Los señores Macron y Hollande no hicieron sino seguir los pasos del señor Nicolas Sarkozy, también muy dado a cuidar su imagen a costa del dinero ajeno. Sarkozy, paladín de la derecha gala, tenía predicamento entre cierto público femenino que, al verle esa nariz tan puntiaguda, de claras reminiscencias hebreas, imaginaba locas noches de pasión en alguna alcoba perdida del Elíseo, aunque para narices las de otro François (Miterrand), socialista como el primero y con idéntica inclinación a compatibilizar la vida marital con la extraconyugal.

Sólo el rey Felipe, con su barba macho y canosa, resiste la comparación con el presidente francés. En su nueva imagen se nota la mano inteligente de la reina Letizia   

Si hemos hablado de ciertos aspectos de la vida privada de los presidentes franceses no ha sido con el propósito de criticarlos ni ridiculizarlos; antes al contrario, consideramos una virtud que cuiden tanto la apariencia física. En concreto, la factura de maquillaje del señor Macron revela que conoce en qué tiempo vive, en un periodo en el que la forma prevalece sobre el fondo y nada es lo que parece. Él es el primer presidente metrosexual de la historia contemporánea, el David Beckham de la política europea.

Si alguien debe estarle agradecido son las grandes firmas de cosmética, muchas de ellas francesas, que invierten cantidades millonarias en publicidad para convencer a los hombres de que el vello en el pecho, las cejas pobladas y las patas de gallo no tienen excusa en nuestros días. Cada vez más mujeres exigen —sí, exigen— que sus parejas vayan depiladas como los ciclistas del equipo Movistar. ¡O tempora, o mores!, que diría Cicerón.
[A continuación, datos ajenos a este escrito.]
$ cat config.mk
export PLATFORM = sky130hd
export DESIGN_NAME = lspcTop
export DESIGN_NICKNAME = d
export VERILOG_FILES = /design/src/hw/lspcPkg.sv /design/src/hw/lspcVideoSync.sv /design/src/hw/lspcRegs.sv /design/src/hw/lspcVramWriteQueue.sv /design/src/hw/lspcAutoAnim.sv /design/src/hw/lspcTop.sv
export SDC_FILE = /design/constraint.sdc
export NUM_CORES = 1
export LEC_CHECK = 0
export ABC_CLOCK_PERIOD_IN_PS = 6750
export BUFFER_PORTS_ARGS = -buffer_cell sky130_fd_sc_hd__buf_2
export CORE_MARGIN = 2
export CORE_UTILIZATION = 50
export CTS_CLUSTER_SIZE = 10
export DETAILED_ROUTE_END_ITERATION = 7
export HOLD_SLACK_MARGIN = 0.15
export PLACE_DENSITY = 0.7
export SETUP_SLACK_MARGIN = 0.5
export SYNTH_ARGS = -nofsm -noshare
export SYNTH_HDL_FRONTEND = slang
export SYNTH_SLANG_ARGS = --single-unit
$ cat constraint.sdc
create_clock -name clk24M -period 6.75 [get_ports clk24M]
set_input_delay 0.3375 -clock clk24M [delete_from_list [all_inputs] [get_ports clk24M]]
set_output_delay 0.3375 -clock clk24M [all_outputs]
set_load 0.005 [all_outputs]
$ cat src/hw/lspcPkg.sv
// Shared widths, video timing, register map and write queue constants, imported by every LSPC block
package lspcPkg;

	// Video timing
	localparam int clkPerPixel = 4;
	localparam int phaseBits = $clog2(clkPerPixel);
	localparam int pixelsPerLine = 384;
	localparam int linesPerFrame = 264;
	// Visible area
	localparam int activePixels = 320;
	localparam int activeLines = 224;
	// Sync low over this inclusive pixel range
	localparam int hSyncStart = 336;
	localparam int hSyncEnd = 367;

	// Counter and data widths
	typedef logic [8:0] pixelT;
	typedef logic [8:0] rasterT;
	typedef logic [15:0] vramAddrT;
	typedef logic [15:0] vramDataT;
	// CPU word address, cpuAddr bits 3 to 1
	typedef logic [2:0] regAddrT;
	// Auto-animation
	typedef logic [7:0] aaSpeedT;
	typedef logic [2:0] aaCountT;
	// Credits held toward external VRAM
	typedef logic [2:0] creditT;

	// Register map, 4 to 7 unused
	localparam regAddrT regVramAddr = 3'd0;
	localparam regAddrT regVramRw = 3'd1;
	localparam regAddrT regVramMod = 3'd2;
	localparam regAddrT regLspcMode = 3'd3;

	// Mode write, aaSpeed in bits 15 to 8
	localparam int modeAaSpeedLsb = 8;
	// Mode read, raster line in bits 15 to 7
	// aaCount sits in bits 2 to 0
	localparam int modeRasterLsb = 7;

	// Credits after reset
	localparam int vramCreditMax = 4;

	// Write queue sizing
	localparam int writeQueueDepth = 8;
	localparam int queuePtrBits = $clog2(writeQueueDepth);
	// One extra bit so a full queue can be told from an empty one
	localparam int queueCountBits = $clog2(writeQueueDepth + 1);

endpackage

$ cat src/hw/lspcVideoSync.sv
// Pixel and raster counters with sync, blanking and frame start, driven by a pixel enable
`timescale 1ns/10ps

module lspcVideoSync (
	input  logic clk24M,
	input  logic rstN,
	output lspcPkg::pixelT pixelCount,
	output lspcPkg::rasterT rasterCount,
	output logic hSyncN,
	output logic hBlank,
	output logic vBlank,
	output logic frameStart
);
	import lspcPkg::*;

	logic [phaseBits-1:0] phase;
	logic pixelEn;
	logic lineEnd;
	logic frameEnd;
	pixelT pixelNext;
	rasterT rasterNext;

	// One pixel every clkPerPixel cycles
	assign pixelEn = (phase == phaseBits'(clkPerPixel - 1));

	// Last pixel of a line, last line of a frame
	assign lineEnd = (pixelCount == pixelT'(pixelsPerLine - 1));
	assign frameEnd = lineEnd && (rasterCount == rasterT'(linesPerFrame - 1));

	// Counts after the next pixel enable
	assign pixelNext = lineEnd ? '0 : pixelCount + 1'b1;

	always_comb begin
		if (!lineEnd)
			rasterNext = rasterCount;
		else if (frameEnd)
			rasterNext = '0;
		else
			rasterNext = rasterCount + 1'b1;
	end

	// Both counters wrap on this enable
	assign frameStart = pixelEn && frameEnd;

	// Phase counter
	always_ff @(posedge clk24M) begin
		if (!rstN)
			phase <= '0;
		else
			phase <= pixelEn ? '0 : phase + 1'b1;
	end

	// Counters, flags compared against the next counts
	// so they line up with the counts they describe
	always_ff @(posedge clk24M) begin
		if (!rstN) begin
			pixelCount <= '0;
			rasterCount <= '0;
			hSyncN <= 1'b1;
			hBlank <= 1'b0;
			vBlank <= 1'b0;
		end else if (pixelEn) begin
			pixelCount <= pixelNext;
			rasterCount <= rasterNext;
			hSyncN <= !((pixelNext >= pixelT'(hSyncStart)) && (pixelNext <= pixelT'(hSyncEnd)));
			hBlank <= (pixelNext >= pixelT'(activePixels));
			vBlank <= (rasterNext >= rasterT'(activeLines));
		end
	end

endmodule

$ cat src/hw/lspcRegs.sv
// CPU register port: VRAM address, modulo and mode registers, data writes into the VRAM write queue
`timescale 1ns/10ps

module lspcRegs (
	input  logic clk24M,
	input  logic rstN,
	input  lspcPkg::regAddrT cpuAddr,
	input  lspcPkg::vramDataT cpuWrData,
	input  logic cpuWe,
	input  logic cpuRe,
	input  logic queueReady,
	input  lspcPkg::rasterT rasterCount,
	input  lspcPkg::aaCountT aaCount,
	output lspcPkg::vramDataT cpuRdData,
	output logic queuePush,
	output lspcPkg::vramAddrT queueAddr,
	output lspcPkg::vramDataT queueData,
	output lspcPkg::aaSpeedT aaSpeed
);
	import lspcPkg::*;

	vramAddrT vramAddr;
	vramDataT vramMod;
	vramDataT modeWord;
	vramDataT rdWord;
	logic wrVramAddr;
	logic wrVramRw;
	logic wrVramMod;
	logic wrLspcMode;

	// Write decode
	assign wrVramAddr = cpuWe && (cpuAddr == regVramAddr);
	assign wrVramRw = cpuWe && (cpuAddr == regVramRw);
	assign wrVramMod = cpuWe && (cpuAddr == regVramMod);
	assign wrLspcMode = cpuWe && (cpuAddr == regLspcMode);

	// Data writes only go in while the queue has room
	assign queuePush = wrVramRw && queueReady;
	// Address before the increment
	assign queueAddr = vramAddr;
	assign queueData = cpuWrData;

	// Address, modulo and speed registers
	always_ff @(posedge clk24M) begin
		if (!rstN) begin
			vramAddr <= '0;
			vramMod <= '0;
			aaSpeed <= '0;
		end else begin
			// Direct load
			if (wrVramAddr)
				vramAddr <= cpuWrData;
			// Auto-increment, wraps at 16 bits
			else if (queuePush)
				vramAddr <= vramAddr + vramMod;
			if (wrVramMod)
				vramMod <= cpuWrData;
			if (wrLspcMode)
				aaSpeed <= cpuWrData[modeAaSpeedLsb +: $bits(aaSpeedT)];
		end
	end

	// Mode readback, raster line on top, frame number at the bottom
	// bits 6 to 3 stay zero
	assign modeWord = (vramDataT'(rasterCount) << modeRasterLsb) | vramDataT'(aaCount);

	// Read mux
	always_comb begin
		case (cpuAddr)
			// No VRAM reads, both give the current address
			regVramAddr, regVramRw: rdWord = vramAddr;
			regVramMod: rdWord = vramMod;
			regLspcMode: rdWord = modeWord;
			default: rdWord = '0;
		endcase
	end

	// Read data held until the next read
	always_ff @(posedge clk24M) begin
		if (cpuRe)
			cpuRdData <= rdWord;
	end

endmodule

$ cat src/hw/lspcVramWriteQueue.sv
// Queue of pending CPU writes to VRAM, released one per cycle against credits from the VRAM side
`timescale 1ns/10ps

module lspcVramWriteQueue (
	input  logic clk24M,
	input  logic rstN,
	input  logic queuePush,
	input  lspcPkg::vramAddrT queueAddr,
	input  lspcPkg::vramDataT queueData,
	input  logic vramCredit,
	output logic queueReady,
	output logic vramWrValid,
	output lspcPkg::vramAddrT vramWrAddr,
	output lspcPkg::vramDataT vramWrData
);
	import lspcPkg::*;

	vramAddrT addrMem [writeQueueDepth];
	vramDataT dataMem [writeQueueDepth];
	logic [queuePtrBits-1:0] wrPtr;
	logic [queuePtrBits-1:0] rdPtr;
	logic [queueCountBits-1:0] fill;
	creditT credit;
	logic pop;

	// Room left
	assign queueReady = (fill != queueCountBits'(writeQueueDepth));

	// Pop needs an entry and a credit
	assign pop = (fill != '0) && (credit != '0);
	assign vramWrValid = pop;
	// Head of the queue
	assign vramWrAddr = addrMem[rdPtr];
	assign vramWrData = dataMem[rdPtr];

	// Storage
	always_ff @(posedge clk24M) begin
		if (queuePush) begin
			addrMem[wrPtr] <= queueAddr;
			dataMem[wrPtr] <= queueData;
		end
	end

	// Pointers, occupancy, credits
	always_ff @(posedge clk24M) begin
		if (!rstN) begin
			wrPtr <= '0;
			rdPtr <= '0;
			fill <= '0;
			credit <= creditT'(vramCreditMax);
		end else begin
			if (queuePush)
				wrPtr <= (wrPtr == queuePtrBits'(writeQueueDepth - 1)) ? '0 : wrPtr + 1'b1;
			if (pop)
				rdPtr <= (rdPtr == queuePtrBits'(writeQueueDepth - 1)) ? '0 : rdPtr + 1'b1;
			// Push and pop together leave the fill alone
			case ({queuePush, pop})
				2'b10: fill <= fill + 1'b1;
				2'b01: fill <= fill - 1'b1;
				default: fill <= fill;
			endcase
			// Returned credit usable from the next cycle
			case ({pop, vramCredit})
				2'b10: credit <= credit - 1'b1;
				2'b01: credit <= credit + 1'b1;
				default: credit <= credit;
			endcase
		end
	end

endmodule

$ cat src/hw/lspcAutoAnim.sv
// Auto-animation frame counter, stepping once every aaSpeed+1 frame starts
`timescale 1ns/10ps

module lspcAutoAnim (
	input  logic clk24M,
	input  logic rstN,
	input  logic frameStart,
	input  lspcPkg::aaSpeedT aaSpeed,
	output lspcPkg::aaCountT aaCount
);
	import lspcPkg::*;

	// Frames seen since the last step
	aaSpeedT frameDiv;
	logic step;

	// Also steps when aaSpeed was lowered below the divider
	assign step = frameStart && (frameDiv >= aaSpeed);

	always_ff @(posedge clk24M) begin
		if (!rstN) begin
			frameDiv <= '0;
			aaCount <= '0;
		end else if (step) begin
			frameDiv <= '0;
			// Wraps modulo 8
			aaCount <= aaCount + 1'b1;
		end else if (frameStart) begin
			frameDiv <= frameDiv + 1'b1;
		end
	end

endmodule

$ cat src/hw/lspcTop.sv
// LSPC top level tying video timing, CPU registers, VRAM write queue and auto-animation together
`timescale 1ns/10ps

module lspcTop (
	input  logic clk24M,
	input  logic rstN,
	input  lspcPkg::regAddrT cpuAddr,
	input  lspcPkg::vramDataT cpuWrData,
	input  logic cpuWe,
	input  logic cpuRe,
	input  logic vramCredit,
	output lspcPkg::vramDataT cpuRdData,
	output logic cpuWrReady,
	output logic vramWrValid,
	output lspcPkg::vramAddrT vramWrAddr,
	output lspcPkg::vramDataT vramWrData,
	output lspcPkg::pixelT pixelCount,
	output lspcPkg::rasterT rasterCount,
	output logic hSyncN,
	output logic hBlank,
	output logic vBlank,
	output lspcPkg::aaCountT aaCount
);
	import lspcPkg::*;

	// Registers to queue
	logic queuePush;
	vramAddrT queueAddr;
	vramDataT queueData;
	// Timing to animation
	logic frameStart;
	aaSpeedT aaSpeed;

	lspcVideoSync videoSync0 (
		.clk24M(clk24M), .rstN(rstN), .pixelCount(pixelCount), .rasterCount(rasterCount),
		.hSyncN(hSyncN), .hBlank(hBlank), .vBlank(vBlank), .frameStart(frameStart)
	);

	// Queue ready goes straight out as the CPU write ready
	lspcRegs regs0 (
		.clk24M(clk24M), .rstN(rstN), .cpuAddr(cpuAddr), .cpuWrData(cpuWrData),
		.cpuWe(cpuWe), .cpuRe(cpuRe), .queueReady(cpuWrReady), .rasterCount(rasterCount),
		.aaCount(aaCount), .cpuRdData(cpuRdData), .queuePush(queuePush),
		.queueAddr(queueAddr), .queueData(queueData), .aaSpeed(aaSpeed)
	);

	lspcVramWriteQueue writeQueue0 (
		.clk24M(clk24M), .rstN(rstN), .queuePush(queuePush), .queueAddr(queueAddr),
		.queueData(queueData), .vramCredit(vramCredit), .queueReady(cpuWrReady),
		.vramWrValid(vramWrValid), .vramWrAddr(vramWrAddr), .vramWrData(vramWrData)
	);

	lspcAutoAnim autoAnim0 (
		.clk24M(clk24M), .rstN(rstN), .frameStart(frameStart), .aaSpeed(aaSpeed),
		.aaCount(aaCount)
	);

endmodule

==> summary.txt <==
Outcome
  – Run status: completed

Pwr
  – Static Leak: roughly 6.0 nW
  – Fraction of power spent switching nets: about 24%
  – Combinational share of power: 16.3%
  – Sequential cell fraction of total power: 46.3%
  – Internal Pwr Total: 0.00411 W
  – Peak supply drop: 0.209 mV
  – Switching component of the power: 0.00133 W
  – Clk pwr share: approximately 37%
  – Total power divided by cell area: slightly above 300 nW/um^2

CTS
  – Number of resized instances in the post-cts repair step: 0
  – Root Buffer Master: sky130_fd_sc_hd__clkbuf_16
  – Number of H-tree branching levels: 2
  – Clock-pin slew reported for the worst setup and hold paths after clock tree synthesis: 60 ps
  – CTS tree: done
  – Total clock buffers created by CTS: 42
  – Clock Sinks: 362
  – Number of buffers on the longest clock path: 3
  – Clock latency on the worst-skew pair: 530 ps

Timing
  – Highest clock rate: 0.295 GHz
  – Setup repair after global routing missed its margin: no
  – Final Hold Violating Endpoints: 0
  – Worst clock skew on the final layout: 12.2 ps
  – Crit path time final: 3400 ps
  – Final period util: 50.3%
  – Transition time of the tightest slew-check pin: 1300 ps
  – Final sum of negative setup slack: 0 ps
  – Number of max-slew violations in the final report: 0
  – Min Hold Slack: 166 ps
  – Final-report setup violation count: 0
  – Worst max-slew margin expressed relative to the limit: 12.9%

Routing
  – Average wire per standard cell: 21.4 microns
  – DRC violations left: 0
  – Post-Route WL: 33.9 mm
  – DRT Pass-1 Iters: 5
  – Residual antenna-violating net count after detailed routing: 0
  – Via-per-instance ratio: 5.85
  – Drt first-iter violations: 708
  – Via count of the routed design: between 9000 and 10000

Finish
  – Storage element area: 9970 sq um
  – Design Area, Final: 17500 sq um
  – Signed area change from the synthesized netlist to the final layout: 14.4%
  – Share of layout cells above drive strength 1: 23.0%
  – Util after Layout: 57.8%
  – Post-route non-filler standard cell count: 1585
  – Multi-input logic area: between 5000 and 6000 sq um
  – Filler cell count in the final layout: 2352
  – Net total in the final layout: about 1200

Global route
  – GR Util met1: roughly 30%
  – Initial antenna violation count: 3
  – Wire length of the first global-routing pass: approximately 52 mm
  – Gr usage total: 21.6%
  – Overflow left after global routing: 0
  – Met3 demand-to-capacity share in global routing: 4.11%
  – Met2 track demand over resource in global routing: 35.8%
  – Layer with the highest usage after global routing: met2
  – Largest net degree at the start of global routing: 65
  – Vias in the first global route: 9171

Worst setup path
  – Kind of capture point of the worst setup path: output pin
  – Required time of the critical path: 6410 ps
  – Critical Path Slowest Stage Cell: sky130_fd_sc_hd__dfxtp_4
  – Classification of the worst setup path: reg -> out
  – Crit path buf inv count: 2
  – Delay of the slowest critical-path stage: ~840 ps
  – Arrival time reported for the critical path endpoint: 3060 ps
  – Crit path launch type: flop
  – Crit-path max FO: 38
  – Top cell family by delay on the critical path: multiplexers
  – Crit path cell chain: buf_4 > mux4_2 > mux2_2 > buf_2

Synthesis
  – Number of unique standard cell types used by synthesis: 57
  – Cell taking the most area after synthesis: sky130_fd_sc_hd__edfxtp_1
  – Most used standard cell by instance count after synthesis: sky130_fd_sc_hd__edfxtp_1
  – Leading post-synthesis cells by instance count: 272 x sky130_fd_sc_hd__edfxtp_1, 90 x sky130_fd_sc_hd__dfxtp_1, 87 x sky130_fd_sc_hd__nand2_1
  – Ys Warns: 0
  – Synth Register Bits: about 360
  – Synth Cell Area: 15300 sq um
  – Number of enable flip-flop cells after synthesis: 272
  – Leading post-synthesis cells by cell area: sky130_fd_sc_hd__edfxtp_1 53%, sky130_fd_sc_hd__dfxtp_1 12%, sky130_fd_sc_hd__mux4_2 9.4%, sky130_fd_sc_hd__ha_1 3.0%, sky130_fd_sc_hd__mux2_2 2.4%
  – Share of synthesized registers carrying an async set or reset: 0%
  – Post-synthesis average cell area: 14.6 sq um
  – Share of Yosys cell area claimed by the top area cell type: 53.3%
  – Syn Nets: 1112
  – Primary flip-flop cell chosen by synthesis mapping: sky130_fd_sc_hd__edfxtp_1
  – Syn Inst Count: 1048
  – Seq/Total Area, Yosys: ~65%

Floorplanning
  – Vert. Die Dim: 179 microns
  – Number of placement rows: 64
  – Initial cell density of the core: 50.5%
  – Die Span X: 179 microns
  – Die outline area: 32100 sq um
  – Number of top-level pins: 98
  – Floorplan core area: 30300 sq um

Flow run
  – Total of max-cap violations: 0

Hold path
  – Worst hold-check path type: in -> reg

Placement
  – Placed instance area: between 15000 and 20000 sq um
  – HPWL Detailed: 21.0 mm
  – Last weighted congestion value of the routability-driven placer: 0.870
  – Number of cells in the design after placement: 1505
  – Input/output buffers: 97
## layer usage
| metal | part of all wire [%] | wire [microns] |
|---|---|---|
| met1 | 42 | 14200 |
| met2 | 49 | 16700 |
| met3 | 6.9 | 2340 |
| met4 | 2.2 | 753 |
| met5 | 0 | 0 |
## power groups by stage
stage	clock (W)	sequential, W	combinational [W]
2_1_floorplan	0	0.00251	0.000671
3_3_place_gp	0	0.00257	0.000884
3_5_place_dp	0	0.00257	0.000892
4_1_cts	0.00207	0.00252	0.000900
5_1_grt	0.00216	0.00253	0.000967
6_report	0.00204	0.00252	0.000884
## per-stage QoR
step                      total power (W)  setup slack (ps)
after floorplan                   0.00318              1520
after global placement            0.00345              3260
after detailed placement          0.00346              3220
after CTS                         0.00550              3250
after global routing              0.00566              3070
final                             0.00544              3350
## placed cells by master (no fill, tap or decap), types with 24 or more instances in the layout
master                        n
sky130_fd_sc_hd__a21oi_1     62
sky130_fd_sc_hd__buf_2       97
sky130_fd_sc_hd__edfxtp_1   272
sky130_fd_sc_hd__nand2_1     87
sky130_fd_sc_hd__inv_1       26
sky130_fd_sc_hd__mux4_2      64
sky130_fd_sc_hd__nor2_1      67
sky130_fd_sc_hd__clkbuf_1    30
sky130_fd_sc_hd__dfxtp_1     88
sky130_fd_sc_hd__clkbuf_16   43
sky130_fd_sc_hd__ha_1        37
sky130_fd_sc_hd__o21ai_0     29
sky130_fd_sc_hd__mux2_2      32
sky130_fd_sc_hd__nand3_1     24
## sequential cells by signal (all words and copies together) (netlist names), named ones only
register,cells
videoSync0.pixelCount,9
writeQueue0.credit,3
videoSync0.rasterCount,9
videoSync0.hBlank,1
writeQueue0.rdPtr,3
autoAnim0.frameDiv,8
writeQueue0.fill,4
videoSync0.hSyncN,1
videoSync0.phase,2
regs0.cpuRdData,16
writeQueue0.wrPtr,3
writeQueue0.dataMem,128
videoSync0.vBlank,1
writeQueue0.addrMem,128
regs0.queueAddr,16
autoAnim0.aaCount,3
regs0.vramMod,16
regs0.aaSpeed,8
## timing repair
action,in CTS,in global routing
hold buffers,1,0
hold endpoints to repair,3,0
setup buffers,0,0
## worst paths after layout
path / from / slack, ps / depth (start not counted) / end
setup / recovery: flop / 3350 / 4 / vramWrData[2]
hold / removal: cpuWrData[0] / 170 / 3 / regs0.vramMod[0]
hold reg to reg: videoSync0.phase[0] / 420 / 1 / videoSync0.phase[0]
setup reg to reg: writeQueue0.fill[0] / 3390 / 11 / writeQueue0.fill[3]
## worst reg2reg max path, delay by kind of cell, from the launching register on
family                     cells  cell delay [ps]
and+or+nand+nor                3             1230
buffers and inverters          2              620
adders and majority gates      2              530
AOI/OAI and AO/OA              3              480
DFF                            1              350
xor gates and xnor gates       1               90
## cells by family after synthesis
logic type               share of synthesized area [%]
multiplexers                                      13.0
adder cells (fa/ha/maj)                           3.41
AND/OR/NAND/NOR                                   7.96
AO/OA/AOI/OAI                                     6.69
buffers and inverters                             1.90
XOR/XNOR                                          2.00
flip-flops                                        65.0
## cell type report
cell class	count	area share (%)
Clock buffer	74	6.86
Sequential cell	362	56.9
Inverter	27	0.578
Timing Repair Buffer	112	3.43
Tap cell	396	2.83
Antenna cell	2	0.0286
Clock inverter	3	0.214
Multi-Input combinational cell	609	29.2
No activity file was read; power rests on OpenSTA's default activity.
Una lección para los políticos españoles

Nos cuesta admitir, sin embargo, que los políticos franceses le hayan vuelto a dar una lección de estilo a los españoles. Y nos duele reconocerlo porque el señor Mariano Rajoy, con ese aire triste y mohíno de personaje de Clarín, y el señor Pablo Iglesias, con ese desaliño más propio de un menesteroso pidiendo en la puerta de una iglesia, no resisten ninguna comparación con el presidente francés. En el mejor de los casos,  imaginamos al primero perfumándose con Varón Dandy y al segundo con un frasco de agua de colonia adquirida en un comercio justo. De semejantes mimbres no puede salir ningún cesto aceptable. Si al menos se tiñeran el pelo como el señor Aznar

Bien distinto sería si al señor Macron lo comparásemos con nuestro rey Felipe quien, excelentemente aconsejado por Letizia, acertó al dejarse barba, una barba macho y canosa como la que se estila entre los peluqueros de renombre y los futbolistas de élite. Con gestos así, Felipe VI va forjándose una imagen distinta a la de su padre. Así, por ejemplo, en las audiencias de la Zarzuela o Marivent se permite recibir a políticos descamisados —algo inconcebible con Juan Carlos I— y ha comenzado, lamentablemente, a acudir a manifestaciones.
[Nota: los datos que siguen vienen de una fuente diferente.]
[src/issue_queue/issue_slot_int.sv]
/*
 * integer issue slot
 * holds one micro-op, exposes its source tags, reports ready and free
 */
`timescale 1ns/1ps
`include "issue_macros.svh"

module issue_slot_int (
  input  logic                       clock,
  input  logic                       rst,
  input  logic                       clear,
  input  logic                       load,
  input  issue_pkg::micro_op_t       uop_in,
  input  logic                       rs1_busy,
  input  logic                       rs2_busy,
  output issue_pkg::micro_op_t       uop,
  output logic [`PRF_INDEX_SIZE-1:0] rs1_index,
  output logic [`PRF_INDEX_SIZE-1:0] rs2_index,
  output logic                       ready,
  output logic                       free
);

  logic                 valid_q;
  issue_pkg::micro_op_t payload_q;

  always_ff @(posedge clock) begin
    if (rst || clear) begin
      valid_q <= 1'b0;
    end else if (load) begin
      valid_q <= uop_in.valid;
    end
  end

  // payload only moves on load
  always_ff @(posedge clock) begin
    if (load) begin
      payload_q <= uop_in;
    end
  end

  always_comb begin
    uop       = payload_q;
    uop.valid = valid_q;
  end

  // tag 0 stands for a non-register source
  assign rs1_index = (payload_q.rs1_source == issue_pkg::RS_FROM_RF) ? payload_q.rs1_prf : '0;
  assign rs2_index = (payload_q.rs2_source == issue_pkg::RS_FROM_RF) ?
                     payload_q.op2.rf.tag : '0;

  assign ready = valid_q && !rs1_busy && !rs2_busy;
  assign free  = !valid_q;

  // queue must never issue from a slot it is filling
  a_load_clear_excl: assert property (@(posedge clock) disable iff (rst) !(load && clear));

endmodule

[src/rtl/busy_table.sv]
/*
 * physical register busy table
 * set on dispatch, cleared on writeback, read per queue slot
 */
`timescale 1ns/1ps
`include "issue_macros.svh"

module busy_table (
  input  logic                                           clock,
  input  logic                                           rst,
  input  logic                                           flush,
  input  logic [`DISPATCH_WIDTH-1:0]                     set_valid,
  input  logic [`DISPATCH_WIDTH-1:0][`PRF_INDEX_SIZE-1:0] set_tag,
  input  logic [`WB_WIDTH-1:0]                           wb_valid,
  input  logic [`WB_WIDTH-1:0][`PRF_INDEX_SIZE-1:0]      wb_tag,
  input  logic [`IQ_INT_SIZE-1:0][`PRF_INDEX_SIZE-1:0]   rs1_index,
  input  logic [`IQ_INT_SIZE-1:0][`PRF_INDEX_SIZE-1:0]   rs2_index,
  output logic [`IQ_INT_SIZE-1:0]                        rs1_busy,
  output logic [`IQ_INT_SIZE-1:0]                        rs2_busy
);

  localparam int NUM_PRF = 1 << `PRF_INDEX_SIZE;

  logic [NUM_PRF-1:0] busy_q;
  logic [NUM_PRF-1:0] busy_next;

  always_comb begin
    busy_next = busy_q;
    for (int w = 0; w < `WB_WIDTH; w++) begin
      if (wb_valid[w]) begin
        busy_next[wb_tag[w]] = 1'b0;
      end
    end
    // a set on the same tag overrides writeback
    for (int d = 0; d < `DISPATCH_WIDTH; d++) begin
      if (set_valid[d]) begin
        busy_next[set_tag[d]] = 1'b1;
      end
    end
    busy_next[0] = 1'b0;
  end

  always_ff @(posedge clock) begin
    if (rst || flush) begin
      busy_q <= '0;
    end else begin
      busy_q <= busy_next;
    end
  end

  for (genvar k = 0; k < `IQ_INT_SIZE; k++) begin : g_read
    assign rs1_busy[k] = busy_q[rs1_index[k]];
    assign rs2_busy[k] = busy_q[rs2_index[k]];
  end

  // x0 is never a writeback target
  for (genvar w = 0; w < `WB_WIDTH; w++) begin : g_wb_chk
    a_wb_tag_nonzero: assert property (@(posedge clock) disable iff (rst)
      wb_valid[w] |-> wb_tag[w] != '0);
  end

endmodule

[src/rtl/issue_subsystem.sv]
/*
 * integer issue subsystem
 * joins the integer issue queue with the busy table
 */
`timescale 1ns/1ps
`include "issue_macros.svh"

module issue_subsystem (
  input  logic                                        clock,
  input  logic                                        rst,
  input  logic                                        flush,
  input  issue_pkg::micro_op_t [`DISPATCH_WIDTH-1:0]  dispatch_uop,
  input  logic [`WB_WIDTH-1:0]                        wb_valid,
  input  logic [`WB_WIDTH-1:0][`PRF_INDEX_SIZE-1:0]   wb_tag,
  output logic                                        iq_full,
  output issue_pkg::micro_op_t [`ISSUE_WIDTH_INT-1:0] issue_uop
);

  logic [`IQ_INT_SIZE-1:0][`PRF_INDEX_SIZE-1:0]    rs1_index;
  logic [`IQ_INT_SIZE-1:0][`PRF_INDEX_SIZE-1:0]    rs2_index;
  logic [`IQ_INT_SIZE-1:0]                         rs1_busy;
  logic [`IQ_INT_SIZE-1:0]                         rs2_busy;
  logic [`DISPATCH_WIDTH-1:0]                      dispatch_accept;
  logic [`DISPATCH_WIDTH-1:0][`PRF_INDEX_SIZE-1:0] set_tag;

  // destination tags of the dispatch lanes
  for (genvar i = 0; i < `DISPATCH_WIDTH; i++) begin : g_set_tag
    assign set_tag[i] = dispatch_uop[i].rd_prf;
  end

  issue_queue_int u_iq (
    .clock           (clock),
    .rst             (rst),
    .flush           (flush),
    .dispatch_uop    (dispatch_uop),
    .rs1_busy        (rs1_busy),
    .rs2_busy        (rs2_busy),
    .rs1_index       (rs1_index),
    .rs2_index       (rs2_index),
    .issue_uop       (issue_uop),
    .iq_full         (iq_full),
    .dispatch_accept (dispatch_accept)
  );

  // set only for lanes the queue took
  busy_table u_busy (
    .clock     (clock),
    .rst       (rst),
    .flush     (flush),
    .set_valid (dispatch_accept),
    .set_tag   (set_tag),
    .wb_valid  (wb_valid),
    .wb_tag    (wb_tag),
    .rs1_index (rs1_index),
    .rs2_index (rs2_index),
    .rs1_busy  (rs1_busy),
    .rs2_busy  (rs2_busy)
  );

endmodule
Francia, con la que mantenemos una relación de amor y odio desde al menos los tiempos de Carlos V y Francisco I, vuelve a ser un ejemplo para el sector más ilustrado de la población española. Nos reconocemos afrancesados en todo: en lo político porque somos jacobinos en nuestra concepción del Estado; en lo literario porque nos reclamamos herederos de Montaigne, Flaubert, Proust y Camus; en el pensamiento porque admiramos a Jean-François Revel y Raymond Aron, y en lo musical porque tenemos a Debussy en un pedestal. ¿Cabe esperar más de un país?

Gracias, amigos franceses, espejo de cortesía en el que nos miramos los dandis, por recordarnos a los españoles que ninguna empresa humana, si aspira a perdurar, se puede construir de espaldas a la belleza.